For this exercise, reproduce the entries below exactly, but only from the line containing "d.cnt = q.cnt + 1'b1;" through the line containing "assign sda_low_o = q.sda_low;", both included.

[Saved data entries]
——————————

File: src/rtl/hsp_pkg.sv
package hsp_pkg;

    typedef enum logic [1:0] {
        BC_START = 2'd0,
        BC_STOP  = 2'd1,
        BC_WRITE = 2'd2,
        BC_READ  = 2'd3
    } bitcmd_e;

    typedef enum logic [2:0] {
        S_IDLE  = 3'd0,
        S_START = 3'd1,
        S_TXBIT = 3'd2,
        S_TXACK = 3'd3,
        S_RXBIT = 3'd4,
        S_RXACK = 3'd5,
        S_STOP  = 3'd6,
        S_WAIT  = 3'd7
    } seq_state_e;

endpackage

File: src/rtl/hsp_bit_engine.sv
module hsp_bit_engine
    import hsp_pkg::*;
#(
    parameter int SCL_QTR = 250
) (
    input  logic    clk,
    input  logic    rst_n,
    input  logic    cmd_valid_i,
    input  bitcmd_e cmd_i,
    input  logic    cmd_bit_i,
    input  logic    sda_i,
    output logic    done_o,
    output logic    rbit_o,
    output logic    scl_low_o,
    output logic    sda_low_o
);

    localparam int QW = (SCL_QTR > 1) ? $clog2(SCL_QTR) : 1;
    localparam logic [QW-1:0] Q_LAST = QW'(SCL_QTR - 1);

    typedef struct packed {
        logic          busy;
        bitcmd_e       cmd;
        logic          wbit;
        logic [1:0]    phase;
        logic [QW-1:0] cnt;
        logic          scl_low;
        logic          sda_low;
        logic          rbit;
        logic          done;
    } eng_t;

    eng_t q, d;

    // Returns {scl_low, sda_low} for one quarter of a bit slot.
    function automatic logic [1:0] phase_drive(bitcmd_e c, logic [1:0] ph, logic b);
        logic scl_dn;
        scl_dn = (ph == 2'd0) || (ph == 2'd3);
        case (c)
            BC_START: phase_drive = (ph == 2'd3) ? 2'b11 : ((ph == 2'd2) ? 2'b01 : 2'b00);
            BC_STOP:  phase_drive = (ph == 2'd0) ? 2'b11 : ((ph == 2'd1) ? 2'b01 : 2'b00);
            BC_WRITE: phase_drive = {scl_dn, ~b};
            default:  phase_drive = {scl_dn, 1'b0};
        endcase
    endfunction

    always_comb begin
        d      = q;
        d.done = 1'b0;
        if (!q.busy) begin
            if (cmd_valid_i) begin
                d.busy  = 1'b1;
                d.cmd   = cmd_i;
                d.wbit  = cmd_bit_i;
                d.phase = 2'd0;
                d.cnt   = '0;
                {d.scl_low, d.sda_low} = phase_drive(cmd_i, 2'd0, cmd_bit_i);
            end
        end else begin
            if (q.phase == 2'd1 && q.cnt == Q_LAST) begin
                d.rbit = sda_i;
            end
            if (q.cnt == Q_LAST) begin
                d.cnt = '0;
                if (q.phase == 2'd3) begin
                    d.busy = 1'b0;
                    d.done = 1'b1;
                end else begin
                    d.phase = q.phase + 2'd1;
                    {d.scl_low, d.sda_low} = phase_drive(q.cmd, q.phase + 2'd1, q.wbit);
                end
            end else begin
                d.cnt = q.cnt + 1'b1;
            end
        end
    end

    always_ff @(posedge clk or negedge rst_n) begin
        if (!rst_n) begin
            q <= '0;
        end else begin
            q <= d;
        end
    end

    assign done_o    = q.done;
    assign rbit_o    = q.rbit;
    assign scl_low_o = q.scl_low;
    assign sda_low_o = q.sda_low;

    AST_SDA_HOLD_SCL_HIGH: assert property (@(posedge clk) disable iff (!rst_n)
        (q.busy && $past(q.busy) && (q.cmd == BC_WRITE || q.cmd == BC_READ)
         && !q.scl_low && $past(!q.scl_low)) |-> $stable(q.sda_low));

endmodule

File: src/rtl/hsp_conv_timer.sv
module hsp_conv_timer #(
    parameter int WAIT_CYC = 6000000
) (
    input  logic clk,
    input  logic rst_n,
    input  logic arm_i,
    output logic expired_o
);

    localparam int CW = $clog2(WAIT_CYC + 1);

    typedef struct packed {
        logic          run;
        logic [CW-1:0] cnt;
        logic          fire;
    } tmr_t;

    tmr_t q, d;

    always_comb begin
        d      = q;
        d.fire = 1'b0;
        if (arm_i) begin
            d.run = 1'b1;
            d.cnt = CW'(WAIT_CYC);
        end else if (q.run) begin
            if (q.cnt <= CW'(1)) begin
                d.run  = 1'b0;
                d.fire = 1'b1;
            end else begin
                d.cnt = q.cnt - 1'b1;
            end
        end
    end

    always_ff @(posedge clk or negedge rst_n) begin
        if (!rst_n) begin
            q <= '0;
        end else begin
            q <= d;
        end
    end

    assign expired_o = q.fire;

    AST_EXPIRE_SINGLE: assert property (@(posedge clk) disable iff (!rst_n)
        q.fire |=> !q.fire);

endmodule

File: src/rtl/hsense_poller.sv
module hsense_poller
    import hsp_pkg::*;
#(
    parameter int         CLK_HZ     = 100000000,
    parameter int         CONV_MS    = 60,
    parameter int         SCL_QTR    = 250,
    parameter logic [6:0] DEV_ADDR   = 7'h28,
    parameter logic [7:0] TRIG_BYTE  = 8'h00,
    parameter int         N_RD_BYTES = 4
) (
    input  logic                      clk,
    input  logic                      rst_n,
    input  logic                      start_i,
    input  logic                      sda_i,
    output logic                      scl_low_o,
    output logic                      sda_low_o,
    output logic [8*N_RD_BYTES-1:0]   result_o,
    output logic                      result_valid_o,
    output logic                      nack_err_o
);

    localparam int RES_W    = 8 * N_RD_BYTES;
    localparam int BCW      = $clog2(N_RD_BYTES + 1);
    localparam int WAIT_CYC = (CLK_HZ / 1000) * CONV_MS;
    localparam int WSW      = $clog2(WAIT_CYC + 1) + 1;
    localparam logic [BCW-1:0] LAST_BYTE = BCW'(N_RD_BYTES - 1);

    typedef struct packed {
        seq_state_e       st;
        logic             issued;
        logic             rd;
        logic [7:0]       tx;
        logic [2:0]       bitc;
        logic [BCW-1:0]   bytes;
        logic [RES_W-1:0] rx;
        logic [RES_W-1:0] res;
        logic             valid;
        logic             err;
    } seq_t;

    seq_t q, d;

    logic    cmd_vld;
    bitcmd_e cmd;
    logic    cmd_bit;
    logic    eng_done;
    logic    eng_rbit;
    logic    tmr_arm;
    logic    tmr_expired;
    logic    step;

    hsp_bit_engine #(.SCL_QTR(SCL_QTR)) u_bit_engine (
        .clk        (clk),
        .rst_n      (rst_n),
        .cmd_valid_i(cmd_vld),
        .cmd_i      (cmd),
        .cmd_bit_i  (cmd_bit),
        .sda_i      (sda_i),
        .done_o     (eng_done),
        .rbit_o     (eng_rbit),
        .scl_low_o  (scl_low_o),
        .sda_low_o  (sda_low_o)
    );

    hsp_conv_timer #(.WAIT_CYC(WAIT_CYC)) u_conv_timer (
        .clk      (clk),
        .rst_n    (rst_n),
        .arm_i    (tmr_arm),
        .expired_o(tmr_expired)
    );

    assign step = q.issued && eng_done;

    always_comb begin
        d       = q;
        d.valid = 1'b0;
        cmd_vld = 1'b0;
        cmd     = BC_START;
        cmd_bit = 1'b0;
        tmr_arm = 1'b0;

        if (q.st != S_IDLE && q.st != S_WAIT) begin
            cmd_vld  = !q.issued;
            d.issued = !step;
        end

        case (q.st)
            S_IDLE: begin
                if (start_i) begin
                    d.err    = 1'b0;
                    d.rd     = 1'b0;
                    d.tx     = {DEV_ADDR, 1'b0};
                    d.bitc   = '0;
                    d.bytes  = '0;
                    d.issued = 1'b0;
                    d.st     = S_START;
                end
            end
            S_START: begin
                cmd = BC_START;
                if (step) d.st = S_TXBIT;
            end
            S_TXBIT: begin
                cmd     = BC_WRITE;
                cmd_bit = q.tx[7];
                if (step) begin
                    d.tx   = {q.tx[6:0], 1'b0};
                    d.bitc = q.bitc + 3'd1;
                    if (q.bitc == 3'd7) d.st = S_TXACK;
                end
            end
            S_TXACK: begin
                cmd = BC_READ;
                if (step) begin
                    d.bitc = '0;
                    if (eng_rbit) begin
                        d.err = 1'b1;
                        d.st  = S_STOP;
                    end else if (q.rd) begin
                        d.bytes = '0;
                        d.st    = S_RXBIT;
                    end else if (q.bytes == '0) begin
                        d.tx    = TRIG_BYTE;
                        d.bytes = BCW'(1);
                        d.st    = S_TXBIT;
                    end else begin
                        d.st = S_STOP;
                    end
                end
            end
            S_RXBIT: begin
                cmd = BC_READ;
                if (step) begin
                    d.rx   = {q.rx[RES_W-2:0], eng_rbit};
                    d.bitc = q.bitc + 3'd1;
                    if (q.bitc == 3'd7) d.st = S_RXACK;
                end
            end
            S_RXACK: begin
                cmd     = BC_WRITE;
                cmd_bit = (q.bytes == LAST_BYTE);
                if (step) begin
                    d.bitc = '0;
                    if (q.bytes == LAST_BYTE) begin
                        d.st = S_STOP;
                    end else begin
                        d.bytes = q.bytes + 1'b1;
                        d.st    = S_RXBIT;
                    end
                end
            end
            S_STOP: begin
                cmd = BC_STOP;
                if (step) begin
                    if (q.err) begin
                        d.st = S_IDLE;
                    end else if (!q.rd) begin
                        tmr_arm = 1'b1;
                        d.st    = S_WAIT;
                    end else begin
                        d.res   = q.rx;
                        d.valid = 1'b1;
                        d.st    = S_IDLE;
                    end
                end
            end
            S_WAIT: begin
                if (tmr_expired) begin
                    d.rd     = 1'b1;
                    d.tx     = {DEV_ADDR, 1'b1};
                    d.bitc   = '0;
                    d.bytes  = '0;
                    d.issued = 1'b0;
                    d.st     = S_START;
                end
            end
            default: d.st = S_IDLE;
        endcase
    end

    always_ff @(posedge clk or negedge rst_n) begin
        if (!rst_n) begin
            q <= '0;
        end else begin
            q <= d;
        end
    end

    assign result_o       = q.res;
    assign result_valid_o = q.valid;
    assign nack_err_o     = q.err;

    // Checker-only span counter for the conversion wait.
    logic [WSW-1:0] wait_span_q;
    always_ff @(posedge clk or negedge rst_n) begin
        if (!rst_n) begin
            wait_span_q <= '0;
        end else if (q.st != S_WAIT) begin
            wait_span_q <= '0;
        end else begin
            wait_span_q <= wait_span_q + 1'b1;
        end
    end

    AST_WAIT_SPAN: assert property (@(posedge clk) disable iff (!rst_n)
        (q.st == S_WAIT && tmr_expired) |-> (wait_span_q >= WSW'(WAIT_CYC)));
    AST_IDLE_RELEASED: assert property (@(posedge clk) disable iff (!rst_n)
        (q.st == S_IDLE) |-> (!scl_low_o && !sda_low_o));
    AST_VALID_SINGLE: assert property (@(posedge clk) disable iff (!rst_n)
        q.valid |=> !q.valid);
    AST_NO_VALID_ON_ERR: assert property (@(posedge clk) disable iff (!rst_n)
        q.valid |-> !q.err);
    AST_ERR_CLEAR_ON_START: assert property (@(posedge clk) disable iff (!rst_n)
        (q.st == S_IDLE && start_i) |=> !q.err);

endmodule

——————————

* **Written solution**
                d.cnt = q.cnt + 1'b1;
            end
        end
    end

    always_ff @(posedge clk or negedge rst_n) begin
        if (!rst_n) begin
            q <= '0;
        end else begin
            q <= d;
        end
    end

    assign done_o    = q.done;
    assign rbit_o    = q.rbit;
    assign scl_low_o = q.scl_low;
    assign sda_low_o = q.sda_low;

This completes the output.